Directions>
Reproduce precisely the lines of the listing below, starting with the line that contains "- worst setup slack worse by 1.1 ns" and stopping after the line that contains "- first-iteration DRC count is 86% higher"; include nothing else.
* * *
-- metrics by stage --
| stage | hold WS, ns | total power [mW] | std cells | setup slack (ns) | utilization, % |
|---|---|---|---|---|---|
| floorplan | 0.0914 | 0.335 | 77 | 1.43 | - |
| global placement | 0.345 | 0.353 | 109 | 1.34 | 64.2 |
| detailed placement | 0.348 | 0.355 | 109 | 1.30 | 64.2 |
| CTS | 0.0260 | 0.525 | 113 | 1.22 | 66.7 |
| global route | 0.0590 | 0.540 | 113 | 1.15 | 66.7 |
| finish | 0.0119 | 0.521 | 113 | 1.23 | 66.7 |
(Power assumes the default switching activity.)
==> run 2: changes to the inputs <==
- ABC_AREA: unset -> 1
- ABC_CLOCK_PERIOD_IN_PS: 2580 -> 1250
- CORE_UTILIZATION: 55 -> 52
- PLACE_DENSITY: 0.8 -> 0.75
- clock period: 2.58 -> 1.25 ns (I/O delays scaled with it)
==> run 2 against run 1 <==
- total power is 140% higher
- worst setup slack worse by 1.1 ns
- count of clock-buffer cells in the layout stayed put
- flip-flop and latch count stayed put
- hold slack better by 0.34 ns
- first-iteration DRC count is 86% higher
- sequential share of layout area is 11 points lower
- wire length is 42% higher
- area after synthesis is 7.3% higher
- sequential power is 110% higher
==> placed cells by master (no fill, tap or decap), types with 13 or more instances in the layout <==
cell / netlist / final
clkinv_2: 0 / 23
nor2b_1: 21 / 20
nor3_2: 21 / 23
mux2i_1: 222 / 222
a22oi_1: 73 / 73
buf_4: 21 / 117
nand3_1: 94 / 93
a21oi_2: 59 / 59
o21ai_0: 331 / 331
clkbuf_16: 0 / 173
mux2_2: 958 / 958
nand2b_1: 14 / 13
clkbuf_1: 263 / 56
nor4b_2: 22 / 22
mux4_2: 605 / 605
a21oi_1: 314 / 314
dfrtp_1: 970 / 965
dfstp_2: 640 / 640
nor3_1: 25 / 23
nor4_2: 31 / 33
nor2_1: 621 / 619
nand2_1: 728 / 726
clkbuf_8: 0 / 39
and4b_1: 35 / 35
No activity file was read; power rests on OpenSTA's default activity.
## config.mk

```make
export PLATFORM = sky130hd
export DESIGN_NAME = shared_cell_arbiter
export DESIGN_NICKNAME = d
export VERILOG_FILES = /design/src/rtl/shcell_pkg.sv /design/src/rtl/shcell_match.sv /design/src/rtl/shcell_rules.sv /design/src/rtl/shcell_bank.sv /design/src/rtl/shared_cell_arbiter.sv
export SDC_FILE = /design/constraint.sdc
export NUM_CORES = 2
export LEC_CHECK = 0
export BUFFER_PORTS_ARGS = -buffer_cell sky130_fd_sc_hd__buf_2
export CAP_MARGIN = 10
export CORE_MARGIN = 1
export CORE_UTILIZATION = 35
export DETAILED_ROUTE_END_ITERATION = 6
export HOLD_SLACK_MARGIN = 0.02
export PLACE_DENSITY_LB_ADDON = 0.2
export SYNTH_ARGS = -nofsm -noshare
export SYNTH_HDL_FRONTEND = slang
export SYNTH_HIERARCHICAL = 1
export SYNTH_SLANG_ARGS = --single-unit
export TNS_END_PERCENT = 100
```

## constraint.sdc

```tcl
create_clock -name clk -period 4.6 [get_ports clk]
set_input_delay 0.23 -clock clk [delete_from_list [all_inputs] [get_ports clk]]
set_output_delay 0.23 -clock clk [all_outputs]
set_load 0.1 [all_outputs]
```

## src/rtl/shcell_pkg.sv

```systemverilog
package shcell_pkg;
  typedef enum logic [1:0] {
    MD_EXCL = 2'b00,
    MD_CRD  = 2'b01,
    MD_CMN  = 2'b10,
    MD_PRI  = 2'b11
  } md_e;
endpackage

```

## src/rtl/shcell_match.sv

```systemverilog
// Pairwise address and data comparators across all ports.
module shcell_match #(
  parameter int NP = 8,
  parameter int AW = 4,
  parameter int DW = 8
) (
  input  logic [NP*AW-1:0]        addr,
  input  logic [NP*DW-1:0]        wdata,
  output logic [NP-1:0][NP-1:0]   aeq,
  output logic [NP-1:0][NP-1:0]   deq
);
  for (genvar gi = 0; gi < NP; gi++) begin : g_row
    for (genvar gj = 0; gj < NP; gj++) begin : g_col
      assign aeq[gi][gj] = (addr[gi*AW +: AW] == addr[gj*AW +: AW]);
      assign deq[gi][gj] = (wdata[gi*DW +: DW] == wdata[gj*DW +: DW]);
    end
  end
endmodule

```

## src/rtl/shcell_rules.sv

```systemverilog
// Applies the selected discipline: per-port violation and write permission.
module shcell_rules import shcell_pkg::*; #(
  parameter int NP = 8
) (
  input  logic                    clk,
  input  logic                    rst_n,
  input  logic [1:0]              mode,
  input  logic [NP-1:0]           rd_req,
  input  logic [NP-1:0]           wr_req,
  input  logic [NP-1:0][NP-1:0]   aeq,
  input  logic [NP-1:0][NP-1:0]   deq,
  output logic [NP-1:0]           wr_ok,
  output logic [NP-1:0]           viol
);
  logic [NP-1:0] wcoll, wdiff, wlow, rcoll;
  logic [NP-1:0] wv, rv;

  always_comb begin
    wcoll = '0;
    wdiff = '0;
    wlow  = '0;
    rcoll = '0;
    for (int i = 0; i < NP; i++) begin
      for (int j = 0; j < NP; j++) begin
        if (j != i) begin
          if (wr_req[i] && wr_req[j] && aeq[i][j]) begin
            wcoll[i] = 1'b1;
            if (!deq[i][j]) wdiff[i] = 1'b1;
            if (j < i)      wlow[i]  = 1'b1;
          end
          if (rd_req[i] && rd_req[j] && aeq[i][j]) rcoll[i] = 1'b1;
        end
      end
    end
  end

  always_comb begin
    wv    = '0;
    rv    = '0;
    wr_ok = '0;
    case (md_e'(mode))
      MD_EXCL: begin
        wv    = wcoll;
        rv    = rcoll;
        wr_ok = wr_req & ~wcoll;
      end
      MD_CRD: begin
        wv    = wcoll;
        wr_ok = wr_req & ~wcoll;
      end
      MD_CMN: begin
        wv    = wdiff;
        wr_ok = wr_req & ~wdiff;
      end
      default: begin
        wr_ok = wr_req & ~wlow;
      end
    endcase
    viol = wv | rv;
  end

  a_r7_prio_no_flag: assert property (@(posedge clk) disable iff (!rst_n)
    (mode == MD_PRI) |-> (viol == '0));

  a_r5_shared_read_quiet: assert property (@(posedge clk) disable iff (!rst_n)
    (mode != MD_EXCL) |-> ((viol & ~wr_req) == '0));

  a_r10_idle_port_clean: assert property (@(posedge clk) disable iff (!rst_n)
    ((viol & ~rd_req & ~wr_req) == '0));

  a_r4_grant_needs_req: assert property (@(posedge clk) disable iff (!rst_n)
    ((wr_ok & ~wr_req) == '0));
endmodule

```

## src/rtl/shcell_bank.sv

```systemverilog
// Register array: per-cell winner select and enabled update.
module shcell_bank import shcell_pkg::*; #(
  parameter int NP = 8,
  parameter int AW = 4,
  parameter int DW = 8,
  localparam int NC = 1 << AW
) (
  input  logic              clk,
  input  logic              rst_n,
  input  logic [1:0]        mode,
  input  logic [NP-1:0]     wr_ok,
  input  logic [NP*AW-1:0]  addr,
  input  logic [NP*DW-1:0]  wdata,
  output logic [NC*DW-1:0]  cells
);
  logic [NC-1:0][NP-1:0] hit;
  logic [NC-1:0]         en;
  logic [NC*DW-1:0]      nxt;

  always_comb begin
    for (int c = 0; c < NC; c++) begin
      for (int i = 0; i < NP; i++) begin
        hit[c][i] = wr_ok[i] && (addr[i*AW +: AW] == AW'(c));
      end
    end
  end

  // lowest index overwrites last, so it wins
  always_comb begin
    en  = '0;
    nxt = cells;
    for (int c = 0; c < NC; c++) begin
      for (int i = NP - 1; i >= 0; i--) begin
        if (hit[c][i]) begin
          en[c] = 1'b1;
          nxt[c*DW +: DW] = wdata[i*DW +: DW];
        end
      end
    end
  end

  always_ff @(posedge clk or negedge rst_n) begin
    if (!rst_n) begin
      cells <= '0;
    end else begin
      for (int c = 0; c < NC; c++) begin
        if (en[c]) cells[c*DW +: DW] <= nxt[c*DW +: DW];
      end
    end
  end

  for (genvar gc = 0; gc < NC; gc++) begin : g_chk
    a_r4_single_commit: assert property (@(posedge clk) disable iff (!rst_n)
      (mode != MD_CMN) |-> $onehot0(hit[gc]));
  end
endmodule

```

## src/rtl/shared_cell_arbiter.sv

```systemverilog
module shared_cell_arbiter import shcell_pkg::*; #(
  parameter int NP = 8,
  parameter int AW = 4,
  parameter int DW = 8
) (
  input  logic              clk,
  input  logic              rst_n,
  input  logic [1:0]        mode,
  input  logic [NP-1:0]     rd_req,
  input  logic [NP-1:0]     wr_req,
  input  logic [NP*AW-1:0]  addr,
  input  logic [NP*DW-1:0]  wdata,
  output logic [NP*DW-1:0]  rdata,
  output logic [NP-1:0]     viol
);
  localparam int NC = 1 << AW;

  logic [1:0]             rst_sync;
  logic                   rst_int_n;
  logic [NP-1:0][NP-1:0]  aeq, deq;
  logic [NP-1:0]          wr_ok;
  logic [NC*DW-1:0]       cells;

  always_ff @(posedge clk or negedge rst_n) begin
    if (!rst_n) rst_sync <= 2'b00;
    else        rst_sync <= {rst_sync[0], 1'b1};
  end
  assign rst_int_n = rst_sync[1];

  shcell_match #(.NP(NP), .AW(AW), .DW(DW)) u_match (
    .addr (addr),
    .wdata(wdata),
    .aeq  (aeq),
    .deq  (deq)
  );

  shcell_rules #(.NP(NP)) u_rules (
    .clk   (clk),
    .rst_n (rst_int_n),
    .mode  (mode),
    .rd_req(rd_req),
    .wr_req(wr_req),
    .aeq   (aeq),
    .deq   (deq),
    .wr_ok (wr_ok),
    .viol  (viol)
  );

  shcell_bank #(.NP(NP), .AW(AW), .DW(DW)) u_bank (
    .clk  (clk),
    .rst_n(rst_int_n),
    .mode (mode),
    .wr_ok(wr_ok),
    .addr (addr),
    .wdata(wdata),
    .cells(cells)
  );

  for (genvar gp = 0; gp < NP; gp++) begin : g_rd
    assign rdata[gp*DW +: DW] = cells[addr[gp*AW +: AW]*DW +: DW];
  end

  a_r2_read_old_value: assert property (@(posedge clk) disable iff (!rst_int_n)
    (rd_req[0] && wr_req[1] && (addr[AW-1:0] == addr[2*AW-1:AW]) && !viol[1])
      |=> ($past(mode) == MD_CMN) || ($past(mode) == MD_PRI) || (rdata[DW-1:0] == $past(wdata[2*DW-1:DW])) || (addr[AW-1:0] != $past(addr[AW-1:0])) || wr_req[1] || wr_req[0]);
endmodule

```

==> results.sh <==
export IMPL_outcome="complete, but fails checks"
export IMPL_violations="design-rule violations"
export IMPL_grt_busiest_layer="met2"
export IMPL_met2_usage=0.647
export IMPL_areaGrowthSynthToFinish_pct=17.2
export IMPL_seq_power_share=0.260
export IMPL_met3_usage=0.150
export IMPL_hp_class="in2async"
export IMPL_report_final_slew_viol_count=0
export IMPL_layout_commonest_cell="buf_4"
export IMPL_final_nets=4002
export IMPL_hpwl_mm=152
export IMPL_power_share_switching=0.559
export IMPL_yosys_warnings=6
export IMPL_design_die_area_um2=84600
export IMPL_power_switching_mw=6.60
export IMPL_numCtsBuffers=17
export IMPL_cp_common_cell="nor2_1"
export IMPL_synthCells=3557
export IMPL_critPathKind="in2reg"
export IMPL_grt_pass1_wl_mm=275
export IMPL_p_int_mw=5.21
export IMPL_synth_net_count=3673
export IMPL_syn_mean_instance_area_um2=8.21
export IMPL_fin_cells=4977
export IMPL_tightest_slew_ns=1.18
export IMPL_cts_tree="yes"
export IMPL_arrival_ns=4.90
export IMPL_fin_skew_ns=0.00871
export IMPL_grt_setup_unrepaired="false"
export IMPL_clockBufferDepth=2
export IMPL_finalCritPeriodShare=0.995
export IMPL_chipWidth_um=291
export IMPL_dp_slack_ns=-0.0962
export IMPL_initial_core_util=0.355
export IMPL_dpl_cell_count=4936
export IMPL_drive_gt1_frac=0.271
export IMPL_leakagePower_nw=12.8
export IMPL_maxCapViolations=0
export IMPL_grtUsageTotal=0.460
export IMPL_drt_total_wl_mm=202
export IMPL_fp_row_count=105
export IMPL_synth_area_um2=29200
export IMPL_path_clk_slew_ns=0.06
export IMPL_die_y_um=291
export IMPL_gp_congestion=1.07
export IMPL_finalSetupViolCount=0
export IMPL_maxSlewHeadroom=0.207
export IMPL_dr_pass1_iters=7
export IMPL_clock_latency_ns=0.45
export IMPL_clkPwrFrac=0.129
export IMPL_coreArea_um2=82400
export IMPL_tns_ns=0
export IMPL_htreeDepth=4
export IMPL_startpoint_type="primary input"
export IMPL_combPwrFrac=0.612
export IMPL_max_freq_mhz=218
export IMPL_period_needed_ns=4.58
export IMPL_grt_pass1_vias=33200
export IMPL_path_cells="buf_2, xnor2_1, nand4_1, nor2_1, o221ai_1, o311a_1, nor3_1, buf_4, or3b_1, nor2_1, nor2_2, a221oi_1, a2bb2oi_1, a21oi_1"
export IMPL_wl_per_cell_um=40.6
export IMPL_port_buffers=187
export IMPL_cp_end_kind="flop"
export IMPL_ant_nets=0
export IMPL_power_density_nw_per_um2=345
export IMPL_pin_count=188
export IMPL_cp_max_fo=11
export IMPL_grt_overflow_total=0
export IMPL_detail_route_vias_per_cell=7.28
export IMPL_drcViolationCount=31
export IMPL_antenna_found_initial=23
export IMPL_worstPathRequired_ns=4.92
export IMPL_cp_slowest_stage_delay_ns=0.62
export IMPL_mostFrequentLayoutCells="buf_4 (566), nand2_1 (373), nor2_1 (340)"
export IMPL_vias=36300
export IMPL_hold_viol=0
export IMPL_drt_initial_drc_count=6692
export IMPL_clock_sinks=130
export IMPL_grt_max_degree=129
export IMPL_met1_usage=0.611
export IMPL_cts_root_buf="clkbuf_16"
export IMPL_setup_ws_ns=0.0227
export IMPL_fin_hold_ws_ns=0.0858
export IMPL_crit_slowest_cell="nor3_1"
export IMPL_irDropWorstVdd_mv=0.404
## cell type report
class	count	area (um^2)
Clock inverter	14	203
Antenna cell	9	22.5
Fill cell	8414	48100
Multi-Input combinational cell	2950	23400
Timing Repair Buffer	772	5570
Clock buffer	17	425
Sequential cell	130	3260
Inverter	15	56.3
Tap cell	1070	1340
## sequential cells by signal (all words and copies together) (netlist names)
signal / count
rst_sync: 2
u_bank/cells: 128
## critical path, delay by kind of cell
family	cells	cell delay [ns]
and+or+nand+nor	6	2.36
AOI/OAI and AO/OA	5	1.49
xor gates and xnor gates	1	0.17
buffers and inverters	2	0.62
## worst paths after layout
| check | startpoint | end | slack (ns) | cells after the start |
|---|---|---|---|---|
| hold reg to reg | rst_sync[0] | rst_sync[1] | 0.35 | 0 |
| setup reg to reg | u_bank/cells[33] | u_bank/cells[33] | 3.42 | 2 |
| min in group clk | rst_sync[0] | rst_sync[1] | 0.35 | 0 |
| max in group asynchronous | rst_sync[1] | u_bank/cells[24] | 3.53 | 1 |
| setup / recovery | wdata[56] | u_bank/cells[25] | 0.02 | 14 |
| hold / removal | rst_n | rst_sync[1] | 0.09 | 2 |
## metrics by stage
step / area (um^2) / power (mW) / util
finish: 34200 / 11.8 / 0.416
global route: 34200 / 12.0 / 0.415
CTS: 34200 / 11.5 / 0.415
detailed placement: 33600 / 9.94 / 0.408
global placement: 33600 / 9.92 / 0.407
floorplan: 29200 / 7.16 / -
## power by group through the flow
stage                     clock (mW)  combinational [mW]  sequential (mW)
after global routing            1.56                7.38             3.06
after detailed placement           0                6.99             2.95
final                           1.52                7.22             3.07
after floorplan                    0                5.03             2.13
after global placement             0                7.00             2.92
after CTS                       1.52                7.00             2.93
## per-layer routing
metal  wire (um)  part of all wire
met2       81900              0.41
met1       78400              0.39
met4       14200             0.070
met3       27600              0.14
met5          57           0.00028
## timing repair
action                    CTS  global route
hold endpoints to repair    2             0
hold buffers                1             0
setup buffers               0             0
gates resized for setup     0             0
Note: power is estimated with default switching activity, not from simulation.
* * *
Reply>
- worst setup slack worse by 1.1 ns
- count of clock-buffer cells in the layout stayed put
- flip-flop and latch count stayed put
- hold slack better by 0.34 ns
- first-iteration DRC count is 86% higher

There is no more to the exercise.